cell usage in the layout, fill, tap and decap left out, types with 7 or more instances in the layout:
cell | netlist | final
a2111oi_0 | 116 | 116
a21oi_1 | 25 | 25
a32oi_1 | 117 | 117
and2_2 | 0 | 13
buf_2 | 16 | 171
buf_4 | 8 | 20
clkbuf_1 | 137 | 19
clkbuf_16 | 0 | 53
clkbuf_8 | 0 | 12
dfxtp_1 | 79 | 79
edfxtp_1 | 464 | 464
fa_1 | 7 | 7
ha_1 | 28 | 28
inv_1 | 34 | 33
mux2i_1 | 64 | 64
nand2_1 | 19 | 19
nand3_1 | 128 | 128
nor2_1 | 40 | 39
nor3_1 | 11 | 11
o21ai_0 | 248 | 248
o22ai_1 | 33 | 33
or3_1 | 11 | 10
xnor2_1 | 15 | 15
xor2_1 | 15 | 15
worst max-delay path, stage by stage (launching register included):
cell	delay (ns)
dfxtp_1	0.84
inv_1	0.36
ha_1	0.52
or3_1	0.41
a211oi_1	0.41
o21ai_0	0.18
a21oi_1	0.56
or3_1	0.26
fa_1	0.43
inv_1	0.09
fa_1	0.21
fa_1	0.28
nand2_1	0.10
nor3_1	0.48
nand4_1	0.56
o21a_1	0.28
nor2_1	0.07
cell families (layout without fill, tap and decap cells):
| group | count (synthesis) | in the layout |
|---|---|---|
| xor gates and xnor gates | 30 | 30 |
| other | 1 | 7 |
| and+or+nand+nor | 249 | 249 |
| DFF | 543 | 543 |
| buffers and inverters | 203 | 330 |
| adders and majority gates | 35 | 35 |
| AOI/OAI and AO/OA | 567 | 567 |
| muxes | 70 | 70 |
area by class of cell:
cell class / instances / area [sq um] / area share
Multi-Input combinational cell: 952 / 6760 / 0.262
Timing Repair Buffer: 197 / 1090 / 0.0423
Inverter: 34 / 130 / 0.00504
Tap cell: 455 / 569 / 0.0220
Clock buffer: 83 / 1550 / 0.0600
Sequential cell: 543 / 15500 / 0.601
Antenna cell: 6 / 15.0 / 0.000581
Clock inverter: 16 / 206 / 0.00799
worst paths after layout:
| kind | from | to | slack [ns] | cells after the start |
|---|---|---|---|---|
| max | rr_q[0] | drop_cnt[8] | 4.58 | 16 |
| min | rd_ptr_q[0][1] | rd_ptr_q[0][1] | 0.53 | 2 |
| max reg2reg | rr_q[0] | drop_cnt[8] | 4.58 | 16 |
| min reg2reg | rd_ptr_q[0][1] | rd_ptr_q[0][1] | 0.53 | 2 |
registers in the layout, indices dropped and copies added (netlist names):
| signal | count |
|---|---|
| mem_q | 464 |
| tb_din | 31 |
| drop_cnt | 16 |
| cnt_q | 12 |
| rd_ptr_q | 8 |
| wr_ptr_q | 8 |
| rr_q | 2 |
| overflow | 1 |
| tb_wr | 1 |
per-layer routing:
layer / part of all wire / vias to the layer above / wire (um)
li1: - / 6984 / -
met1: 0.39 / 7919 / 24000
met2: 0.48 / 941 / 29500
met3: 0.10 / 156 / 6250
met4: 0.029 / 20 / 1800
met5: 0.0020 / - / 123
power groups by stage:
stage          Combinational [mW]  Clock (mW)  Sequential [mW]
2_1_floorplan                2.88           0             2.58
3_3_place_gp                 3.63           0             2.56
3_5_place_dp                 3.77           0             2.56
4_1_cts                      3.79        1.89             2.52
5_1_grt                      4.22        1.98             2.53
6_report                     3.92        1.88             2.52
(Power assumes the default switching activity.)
===== src/rtl/feynman_gate_vec.sv =====
// feynman_gate_vec: W-wide array of reversible Feynman gates (P = A, Q = A ^ B).
module feynman_gate_vec #(
  parameter int W = 16
) (
  input  logic [W-1:0] a_i,
  input  logic [W-1:0] b_i,
  output logic [W-1:0] p_o,
  output logic [W-1:0] q_o
);
  assign p_o = a_i;
  assign q_o = a_i ^ b_i;
endmodule


===== src/rtl/feynman_tcam_compare.sv =====
// feynman_tcam_compare: 3-stage ternary key/word comparator with match flag, mismatch count and hit counter.
module feynman_tcam_compare
  import tcam_pkg::*;
#(
  parameter int DATA_W  = DEF_DATA_W,
  parameter int CHUNK_W = DEF_CHUNK_W,
  parameter int HIT_W   = 16
) (
  input  logic                       clk,
  input  logic                       rst,
  input  logic                       in_valid,
  output logic                       in_ready,
  input  logic [DATA_W-1:0]          in_key,
  input  logic [DATA_W-1:0]          in_word,
  input  logic [DATA_W-1:0]          in_mask,
  output logic                       out_valid,
  input  logic                       out_ready,
  output logic [DATA_W-1:0]          out_key,
  output logic [DATA_W-1:0]          out_diff,
  output logic                       out_match,
  output logic [$clog2(DATA_W+1)-1:0] out_miss_cnt,
  output logic [HIT_W-1:0]           hit_cnt,
  input  logic                       hit_clr
);
  localparam int NC = DATA_W / CHUNK_W;
  localparam int PW = $clog2(CHUNK_W + 1);
  localparam int MW = $clog2(DATA_W + 1);
  stage_t s1_q, s2_q, s3_q;
  logic [NC-1:0] f2_q, f2_d;
  logic [NC-1:0][PW-1:0] p2_q, p2_d;
  logic m3_q, m3_d;
  logic [MW-1:0] c3_q, c3_d;
  logic [HIT_W-1:0] hit_q, hit_d;
  logic [DATA_W-1:0] p, q;
  logic adv1, adv2, adv3;
  feynman_gate_vec #(.W(DATA_W)) u_fg (.a_i(in_key), .b_i(in_word), .p_o(p), .q_o(q));
  // each stage moves when it is empty or its successor is moving
  assign adv3 = ~s3_q.valid | out_ready;
  assign adv2 = ~s2_q.valid | adv3;
  assign adv1 = ~s1_q.valid | adv2;
  assign in_ready = adv1;
  always_comb begin
    for (int i = 0; i < NC; i++) begin
      f2_d[i] = |s1_q.diff[i*CHUNK_W +: CHUNK_W];
      p2_d[i] = PW'(popcnt(32'(s1_q.diff[i*CHUNK_W +: CHUNK_W])));
    end
    m3_d = ~|f2_q;
    c3_d = '0;
    for (int i = 0; i < NC; i++) c3_d = c3_d + MW'(p2_q[i]);
    hit_d = hit_clr ? '0 : (out_valid & out_ready & m3_q & ~&hit_q) ? hit_q + 1'b1 : hit_q;
  end
  always_ff @(posedge clk or posedge rst) begin
    if (rst) begin
      s1_q  <= '0;
      s2_q  <= '0;
      s3_q  <= '0;
      f2_q  <= '0;
      p2_q  <= '0;
      m3_q  <= 1'b0;
      c3_q  <= '0;
      hit_q <= '0;
    end else begin
      if (adv1) s1_q <= '{key: p, diff: q & ~in_mask, valid: in_valid};
      if (adv2) begin
        s2_q <= s1_q;
        f2_q <= f2_d;
        p2_q <= p2_d;
      end
      if (adv3) begin
        s3_q <= s2_q;
        m3_q <= m3_d;
        c3_q <= c3_d;
      end
      hit_q <= hit_d;
    end
  end
  assign out_valid    = s3_q.valid;
  assign out_key      = s3_q.key;
  assign out_diff     = s3_q.diff;
  assign out_match    = m3_q;
  assign out_miss_cnt = c3_q;
  assign hit_cnt      = hit_q;
endmodule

**EXERCISE**:
Repeat every line exactly, starting with the first line of the entries, and stop once the line containing "drop_cnt | 16 |" has been given.

**EXERCISE SOLUTION**:
cell usage in the layout, fill, tap and decap left out, types with 7 or more instances in the layout:
cell | netlist | final
a2111oi_0 | 116 | 116
a21oi_1 | 25 | 25
a32oi_1 | 117 | 117
and2_2 | 0 | 13
buf_2 | 16 | 171
buf_4 | 8 | 20
clkbuf_1 | 137 | 19
clkbuf_16 | 0 | 53
clkbuf_8 | 0 | 12
dfxtp_1 | 79 | 79
edfxtp_1 | 464 | 464
fa_1 | 7 | 7
ha_1 | 28 | 28
inv_1 | 34 | 33
mux2i_1 | 64 | 64
nand2_1 | 19 | 19
nand3_1 | 128 | 128
nor2_1 | 40 | 39
nor3_1 | 11 | 11
o21ai_0 | 248 | 248
o22ai_1 | 33 | 33
or3_1 | 11 | 10
xnor2_1 | 15 | 15
xor2_1 | 15 | 15
worst max-delay path, stage by stage (launching register included):
cell	delay (ns)
dfxtp_1	0.84
inv_1	0.36
ha_1	0.52
or3_1	0.41
a211oi_1	0.41
o21ai_0	0.18
a21oi_1	0.56
or3_1	0.26
fa_1	0.43
inv_1	0.09
fa_1	0.21
fa_1	0.28
nand2_1	0.10
nor3_1	0.48
nand4_1	0.56
o21a_1	0.28
nor2_1	0.07
cell families (layout without fill, tap and decap cells):
| group | count (synthesis) | in the layout |
|---|---|---|
| xor gates and xnor gates | 30 | 30 |
| other | 1 | 7 |
| and+or+nand+nor | 249 | 249 |
| DFF | 543 | 543 |
| buffers and inverters | 203 | 330 |
| adders and majority gates | 35 | 35 |
| AOI/OAI and AO/OA | 567 | 567 |
| muxes | 70 | 70 |
area by class of cell:
cell class / instances / area [sq um] / area share
Multi-Input combinational cell: 952 / 6760 / 0.262
Timing Repair Buffer: 197 / 1090 / 0.0423
Inverter: 34 / 130 / 0.00504
Tap cell: 455 / 569 / 0.0220
Clock buffer: 83 / 1550 / 0.0600
Sequential cell: 543 / 15500 / 0.601
Antenna cell: 6 / 15.0 / 0.000581
Clock inverter: 16 / 206 / 0.00799
worst paths after layout:
| kind | from | to | slack [ns] | cells after the start |
|---|---|---|---|---|
| max | rr_q[0] | drop_cnt[8] | 4.58 | 16 |
| min | rd_ptr_q[0][1] | rd_ptr_q[0][1] | 0.53 | 2 |
| max reg2reg | rr_q[0] | drop_cnt[8] | 4.58 | 16 |
| min reg2reg | rd_ptr_q[0][1] | rd_ptr_q[0][1] | 0.53 | 2 |
registers in the layout, indices dropped and copies added (netlist names):
| signal | count |
|---|---|
| mem_q | 464 |
| tb_din | 31 |
| drop_cnt | 16 |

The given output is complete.